Van Erp przywitała się z Marge dziękując za zaproszenie. Kiwnięciem głowy pozdrowiła pilotów. Sięgnęła po kieliszek i czym prędzej dołączyła do podpierających ścianę kolegów.
- Panowie. - Przywitała się. - Ściany nam się zawalają?
- Sugerujesz, że powinniśmy zaprosić do tańca najpiękniejszą kobietę na tej sali? - Kit spojrzał na nią rozbawiony. - Zechcesz zatem sprawić mi ten zaszczyt...?
- Właściwie… to pierwszy taniec z nią należy do mnie. Ze mną przyszła.- wtrąciła się Louise. nie zamierzając z tego przywileju zrezygnować.
- Ale chyba nie zatrzymasz nam pani sierżant tylko dla siebie.- zażartował Dwight.
- Niee wieeem… moożeee...? - Droczyła się latynoska zerkając w górę na twarz Hausera.
- A może tak prosicie panie z oddziału Marge? - Powiedziała Lili popijając z kieliszka. - A ty sobie poproś pana, Louise. No już, już. Trzeba się zintegrować.

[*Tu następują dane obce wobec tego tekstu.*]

File: config.mk
export PLATFORM = sky130hd
export DESIGN_NAME = int_rx
export DESIGN_NICKNAME = d
export VERILOG_FILES = /design/src/rtl/int_rx_pkg.sv /design/src/rtl/edge_det.sv /design/src/rtl/glitch_filt.sv /design/src/rtl/sync.sv /design/src/rtl/int_rx.sv
export SDC_FILE = /design/constraint.sdc
export NUM_CORES = 1
export LEC_CHECK = 0
export BUFFER_PORTS_ARGS = -buffer_cell sky130_fd_sc_hd__buf_2
export CORE_UTILIZATION = 47
export CTS_CLUSTER_SIZE = 30
export DETAILED_ROUTE_END_ITERATION = 7
export PLACE_DENSITY = 0.69
export REMOVE_ABC_BUFFERS = 1
export SYNTH_ARGS = -nofsm -noshare
export SYNTH_HDL_FRONTEND = slang
export SYNTH_SLANG_ARGS = --single-unit
File: constraint.sdc
create_clock -name clk -period 2.1 [get_ports clk]
set_input_delay 0.105 -clock clk [delete_from_list [all_inputs] [get_ports clk]]
set_output_delay 0.105 -clock clk [all_outputs]
set_load 0.01 [all_outputs]
## config.mk

```make
export PLATFORM = sky130hd
export DESIGN_NAME = ov7670_capture_flat
export DESIGN_NICKNAME = d
export VERILOG_FILES = /design/src/rtl/ov7670_capture_if.sv /design/src/rtl/ov7670_capture.sv /design/src/flat_wrapper.sv
export SDC_FILE = /design/constraint.sdc
export NUM_CORES = 1
export LEC_CHECK = 0
export BUFFER_PORTS_ARGS = -buffer_cell sky130_fd_sc_hd__buf_2
export CAP_MARGIN = 25
export CORE_AREA = 8 8 97 117
export CTS_BUF_LIST = sky130_fd_sc_hd__clkbuf_2 sky130_fd_sc_hd__clkbuf_4 sky130_fd_sc_hd__clkbuf_8
export CTS_CLUSTER_SIZE = 8
export DETAILED_ROUTE_END_ITERATION = 8
export DIE_AREA = 0 0 105 125
export GPL_TIMING_DRIVEN = 0
export PLACE_DENSITY_LB_ADDON = 0.1
export SLEW_MARGIN = 0
export SYNTH_ARGS = -nofsm -noshare
export SYNTH_HDL_FRONTEND = slang
export SYNTH_SLANG_ARGS = --single-unit
export TNS_END_PERCENT = 1
```

## constraint.sdc

```tcl
create_clock -name clk25 -period 2.54 [get_ports clk25]
set_input_delay 0.381 -clock clk25 [delete_from_list [all_inputs] [get_ports clk25]]
set_output_delay 0.381 -clock clk25 [all_outputs]
set_load 0.01 [all_outputs]
```
### src/rtl/lab5_tap_feeder_if.sv
// lab5_tap_feeder_if: sample handshake, flush request and tap/strobe outputs of the tap feeder
interface lab5_tap_feeder_if #(parameter int W = 10);
  logic signed [W-1:0] in_sample;
  logic in_valid;
  logic in_ready;
  logic flush;
  logic signed [W-1:0] x1;
  logic signed [W-1:0] x2;
  logic signed [W-1:0] x3;
  logic taps_valid;
  logic y_valid;
  logic busy;
  modport master (output in_sample, in_valid, flush, input in_ready, x1, x2, x3, taps_valid, y_valid, busy);
  modport slave (input in_sample, in_valid, flush, output in_ready, x1, x2, x3, taps_valid, y_valid, busy);
endinterface

### src/rtl/lab5_tap_feeder.sv
// lab5_tap_feeder: 3-deep sample delay line feeding the lab 5 tap datapath, with flush and y_valid alignment
module lab5_tap_feeder #(
  parameter int DPATH_LAT = 2,
  parameter int W = 10
) (
  input logic clk,
  input logic reset,
  lab5_tap_feeder_if.slave bus
);
  typedef enum logic [1:0] {FILL, RUN, FLUSH} state_t;
  state_t state_q, state_d;
  logic [1:0] fill_q, fill_d, fill_e;
  logic inj_q, inj_d, clr_q, clr_d, rdy_q, rdy_d, busy_q, busy_d, tv_q, tv_d;
  logic inj, acc, shift, go_flush;
  logic signed [W-1:0] x1_q, x2_q, x3_q, x1_d, x2_d, x3_d, x1_b, x2_b, x3_b;
  logic [DPATH_LAT:0] yv;
  // clr_q marks the cycle right after the last injection: the line is zeroed
  // at the next edge, but a sample accepted on that edge lands on the zeroed line
  // Injected zeros do not advance fill_cnt, so a partial line never completes by flushing
  always_comb begin
    fill_e = clr_q ? 2'd0 : fill_q;
    x1_b = clr_q ? '0 : x1_q;
    x2_b = clr_q ? '0 : x2_q;
    x3_b = clr_q ? '0 : x3_q;
    inj = state_q == FLUSH;
    acc = bus.in_valid && rdy_q;
    shift = acc || inj;
    x1_d = shift ? (inj ? '0 : bus.in_sample) : x1_b;
    x2_d = shift ? x1_b : x2_b;
    x3_d = shift ? x2_b : x3_b;
    tv_d = shift && fill_e >= 2'd2;
    fill_d = (acc && fill_e != 2'd3) ? fill_e + 2'd1 : fill_e;
    go_flush = bus.flush && !inj && (acc || fill_e != 2'd0);
    clr_d = inj && inj_q;
    inj_d = inj && !inj_q;
    state_d = inj ? (inj_q ? FILL : FLUSH) : go_flush ? FLUSH : (fill_d == 2'd3 ? RUN : FILL);
    busy_d = state_d == FLUSH;
    rdy_d = state_d != FLUSH;
  end
  always_ff @(posedge clk or posedge reset) begin
    if (reset) begin
      state_q <= FILL;
      fill_q <= '0;
      inj_q <= 1'b0;
      clr_q <= 1'b0;
      rdy_q <= 1'b0;
      busy_q <= 1'b0;
      tv_q <= 1'b0;
      x1_q <= '0;
      x2_q <= '0;
      x3_q <= '0;
    end else begin
      state_q <= state_d;
      fill_q <= fill_d;
      inj_q <= inj_d;
      clr_q <= clr_d;
      rdy_q <= rdy_d;
      busy_q <= busy_d;
      tv_q <= tv_d;
      x1_q <= x1_d;
      x2_q <= x2_d;
      x3_q <= x3_d;
    end
  end
  assign yv[0] = tv_q;
  for (genvar g = 0; g < DPATH_LAT; g++) begin : g_ypipe
    always_ff @(posedge clk or posedge reset) begin
      if (reset) yv[g+1] <= 1'b0;
      else yv[g+1] <= yv[g];
    end
  end
  assign bus.y_valid = yv[DPATH_LAT];
  assign bus.in_ready = rdy_q;
  assign bus.busy = busy_q;
  assign bus.taps_valid = tv_q;
  assign bus.x1 = x1_q;
  assign bus.x2 = x2_q;
  assign bus.x3 = x3_q;
endmodule
### src/flat_wrapper.sv
// flat-port wrapper written by rule: the top's interface ports become plain ports
module lab5_tap_feeder_flat 
#(
  parameter int DPATH_LAT = 2,
  parameter int W = 10
)
  (clk, reset, bus_in_sample, bus_in_valid, bus_flush, bus_in_ready, bus_x1, bus_x2, bus_x3, bus_taps_valid, bus_y_valid, bus_busy);
  lab5_tap_feeder_if #(.W(W)) bus_i ();
  input logic clk;
  input logic reset;
  input wire logic [$bits(bus_i.in_sample)-1:0] bus_in_sample;
  input wire logic [$bits(bus_i.in_valid)-1:0] bus_in_valid;
  input wire logic [$bits(bus_i.flush)-1:0] bus_flush;
  output wire logic [$bits(bus_i.in_ready)-1:0] bus_in_ready;
  output wire logic [$bits(bus_i.x1)-1:0] bus_x1;
  output wire logic [$bits(bus_i.x2)-1:0] bus_x2;
  output wire logic [$bits(bus_i.x3)-1:0] bus_x3;
  output wire logic [$bits(bus_i.taps_valid)-1:0] bus_taps_valid;
  output wire logic [$bits(bus_i.y_valid)-1:0] bus_y_valid;
  output wire logic [$bits(bus_i.busy)-1:0] bus_busy;
  assign bus_i.in_sample = bus_in_sample;
  assign bus_i.in_valid = bus_in_valid;
  assign bus_i.flush = bus_flush;
  assign bus_in_ready = bus_i.in_ready;
  assign bus_x1 = bus_i.x1;
  assign bus_x2 = bus_i.x2;
  assign bus_x3 = bus_i.x3;
  assign bus_taps_valid = bus_i.taps_valid;
  assign bus_y_valid = bus_i.y_valid;
  assign bus_busy = bus_i.busy;
  lab5_tap_feeder #(.DPATH_LAT(DPATH_LAT), .W(W)) u_core (.clk(clk), .reset(reset), .bus(bus_i));
endmodule
### config.mk
export PLATFORM = sky130hd
export DESIGN_NAME = lab5_tap_feeder_flat
export DESIGN_NICKNAME = d
export VERILOG_FILES = /design/src/rtl/lab5_tap_feeder_if.sv /design/src/rtl/lab5_tap_feeder.sv /design/src/flat_wrapper.sv
export SDC_FILE = /design/constraint.sdc
export NUM_CORES = 1
export LEC_CHECK = 0
export ABC_AREA = 1
export CAP_MARGIN = 20
export CELL_PAD_IN_SITES_DETAIL_PLACEMENT = 1
export CELL_PAD_IN_SITES_GLOBAL_PLACEMENT = 2
export CORE_ASPECT_RATIO = 0.6
export CORE_UTILIZATION = 23
export CTS_CLUSTER_DIAMETER = 50
export DETAILED_ROUTE_END_ITERATION = 8
export GPL_ROUTABILITY_DRIVEN = 0
export PLACE_DENSITY_LB_ADDON = 0.1
export SLEW_MARGIN = 20
export SYNTH_ARGS = -nofsm -noshare
export SYNTH_HDL_FRONTEND = slang
export SYNTH_SLANG_ARGS = --single-unit
### constraint.sdc
create_clock -name clk -period 3.9 [get_ports clk]
set_input_delay 0.975 -clock clk [delete_from_list [all_inputs] [get_ports clk]]
set_output_delay 0.975 -clock clk [all_outputs]
set_load 0.01 [all_outputs]
==> results.json, run 1 <==
{
  "outcome": "finished with violations",
  "violations": "DRC",
  "end_kind": "output port",
  "synth_top_family_by_area": "simple AND/OR/NAND/NOR gates",
  "ys.flop_type": "dfrtp_1",
  "first_iter_violations": 56,
  "cp.arrival_ns": 1.29,
  "portBuffers": 47,
  "netlist_top_cells_area": "dfrtp_1, nand3_1, nand2_1",
  "ant_nets": 0,
  "p_per_area_nw_per_um2": 756,
  "post_cts_resized": 0,
  "netlist_instances": 167,
  "grt_max_degree": 42,
  "yosys.area_share.simple_pct": 21.4,
  "crit_required_ns": 2.92,
  "tightestPinTransition_ns": 0.584,
  "register_area_um2": 1030,
  "cts_tree": "done",
  "finalSetupViolations": 0,
  "crit_type": "register to output port",
  "insertion_delay_ns": 0.28,
  "postCtsSetupBuffers": 0,
  "num_vias": 1328,
  "die_y_um": 68.2,
  "post-route-worst-setup-slack_ns": 1.64,
  "drt_first_pass_iters": 6,
  "drv_cap": 0,
  "finalSetupTns_ns": 0,
  "yosys_warnings": 0,
  "synth_area_per_cell_um2": 10.1,
  "critical_path.max_fanout": 3,
  "grt_pass1_vias": 1415,
  "place_ws_ns": 1.53,
  "core_area_um2": 6850,
  "p_total_w": 0.00178,
  "synth_top_area_share_pct": 61.1,
  "drc_errors": 4,
  "slew_headroom_pct": 60.8,
  "crit_slowest_cell": "clkdlybuf4s50_1",
  "fin_crit_sh_pct": 58.0,
  "diodes": 0,
  "r2r_start": "u_core.clr_q",
  "area_growth_pct": 39.9,
  "initial_utilization_pct": 24.5,
  "wl_per_cell_um": 14.9,
  "p_leak_nw": 1.02,
  "syn_area_um2": 1680,
  "synth_top_cell_by_area": "dfrtp_1",
  "worst-path-buf-inv": 1,
  "ctsLongestPathBuffers": 2,
  "synth_mux_area_share_pct": 0,
  "synth.top_cells.by_count": "dfrtp_1, nand3_1, nand2_1",
  "ys_ff_latch": 41,
  "fin_crit_ns": 2.26,
  "ys_async_sr_fraction_pct": 100,
  "cts_num_sinks": 41,
  "hpwl_mm": 3.29,
  "grt_usage_pct": 13.6,
  "r2r_end": "u_core.bus.in_ready",
  "crit_family": "buffers and inverters",
  "syn_nets": 183,
  "dp_cells": 294,
  "finClkSkew_ns": 0.00531,
  "antenna_found_initial": 0,
  "multiInputGateArea_um2": 543,
  "critPathLaunch": "u_core.bus.x1[6]",
  "worst_path_largest_cell_delay_ns": 0.57,
  "reg2reg_depth": 8,
  "critPathLaunchType": "register",
  "wl_mm": 4.49,
  "synth.distinct_cells": 20,
  "nets": 230,
  "clock.fmax_mhz": 442,
  "die_area_um2": 7660,
  "synth-edff-count": 0,
  "hold_violations": 0,
  "cts-root-buf": "clkbuf_16",
  "synth_compound_area_share_pct": 9.46,
  "min_path_type": "register to register",
  "reg2reg_slack_ns": 2.15,
  "drive_above_1_share_pct": 9.77,
  "nFillCells": 780,
  "slew_violations": 0,
  "synth_xor_area_share_pct": 0,
  "htreeDepth": 2,
  "grt_setup_unrepaired": "false",
  "grt_pass1_wl_mm": 7.73,
  "boundaryPins": 48,
  "synth_adder_area_share_pct": 1.49,
  "grt_overflow": 0,
  "clk_pin_slew_ns": 0.06,
  "synth_most_common_cell": "dfrtp_1",
  "fin_cells": 302,
  "ys_seq_area_share_pct": 61.1,
  "endpoint": "bus_x1[6]",
  "via_per_inst": 4.40,
  "path_cells": "clkdlybuf4s50_1",
  "worst-path-stages": 1,
  "numCtsBuffers": 5,
  "peakVddDrop_uv": 191,
  "fp-row-count": 23,
  "die_w_um": 112,
  "hold_buffers": 0
}
worst register-to-register path, cell delays in order, from the launching register on:
cell and delay (ns):
dfrtp_1 0.41, inv_1 0.06, buf_4 0.36, nand2_1 0.16, ha_1 0.24, nand2_1 0.08
nand2_1 0.10, a21oi_1 0.17, inv_1 0.06
through the flow:
step | cell area, um2 | hold WS, ns | util (%)
after detailed placement | 2210 | 0.341 | 32.2
after global routing | 2350 | 0.363 | 34.3
final | 2350 | 0.348 | 34.3
after floorplan | 1680 | 0.331 | -
after CTS | 2350 | 0.355 | 34.3
after global placement | 2210 | 0.336 | 32.2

- Teraz ty chcesz podpierać ściany, wraz z Gilesem?- spytała sceptycznie Meyes spoglądając na Lili, podczas gdy Dwight tak jakoś ciągle uciekając oczami od szałowych kreacji obu kobiet dodał zawstydzony.-Pewnie powinienem, w końcu zaprosiła nas. Tak. Pójdę poprosić o taniec Marge.
- Tak. Idź. - Zachęciła go Lili. - Pokaż im jak to się robi. - Po czym przeniosła wzrok na Metyskę. - Ja zabiorę Russella, bo ta ścian się na niego zawali jak odejdę.- Ruchem ręki przywołała do siebie mechanika.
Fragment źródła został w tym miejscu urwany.